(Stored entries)
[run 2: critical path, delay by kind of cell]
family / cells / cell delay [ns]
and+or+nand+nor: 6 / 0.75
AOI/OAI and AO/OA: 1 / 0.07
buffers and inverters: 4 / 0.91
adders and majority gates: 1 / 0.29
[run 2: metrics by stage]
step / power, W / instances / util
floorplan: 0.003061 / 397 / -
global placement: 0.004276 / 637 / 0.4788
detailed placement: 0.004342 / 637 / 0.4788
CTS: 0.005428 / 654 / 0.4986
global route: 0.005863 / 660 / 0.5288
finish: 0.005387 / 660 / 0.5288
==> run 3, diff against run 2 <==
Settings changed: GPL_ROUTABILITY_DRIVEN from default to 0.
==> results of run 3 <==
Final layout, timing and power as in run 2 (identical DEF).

→ **Requirement**:
All lines in the data above from the one with "[run 2: metrics by stage]" through the one with "global route: 0.005863 / 660 / 0.5288" must be repeated exactly, and no others.

→ **Solved problem**:
[run 2: metrics by stage]
step / power, W / instances / util
floorplan: 0.003061 / 397 / -
global placement: 0.004276 / 637 / 0.4788
detailed placement: 0.004342 / 637 / 0.4788
CTS: 0.005428 / 654 / 0.4986
global route: 0.005863 / 660 / 0.5288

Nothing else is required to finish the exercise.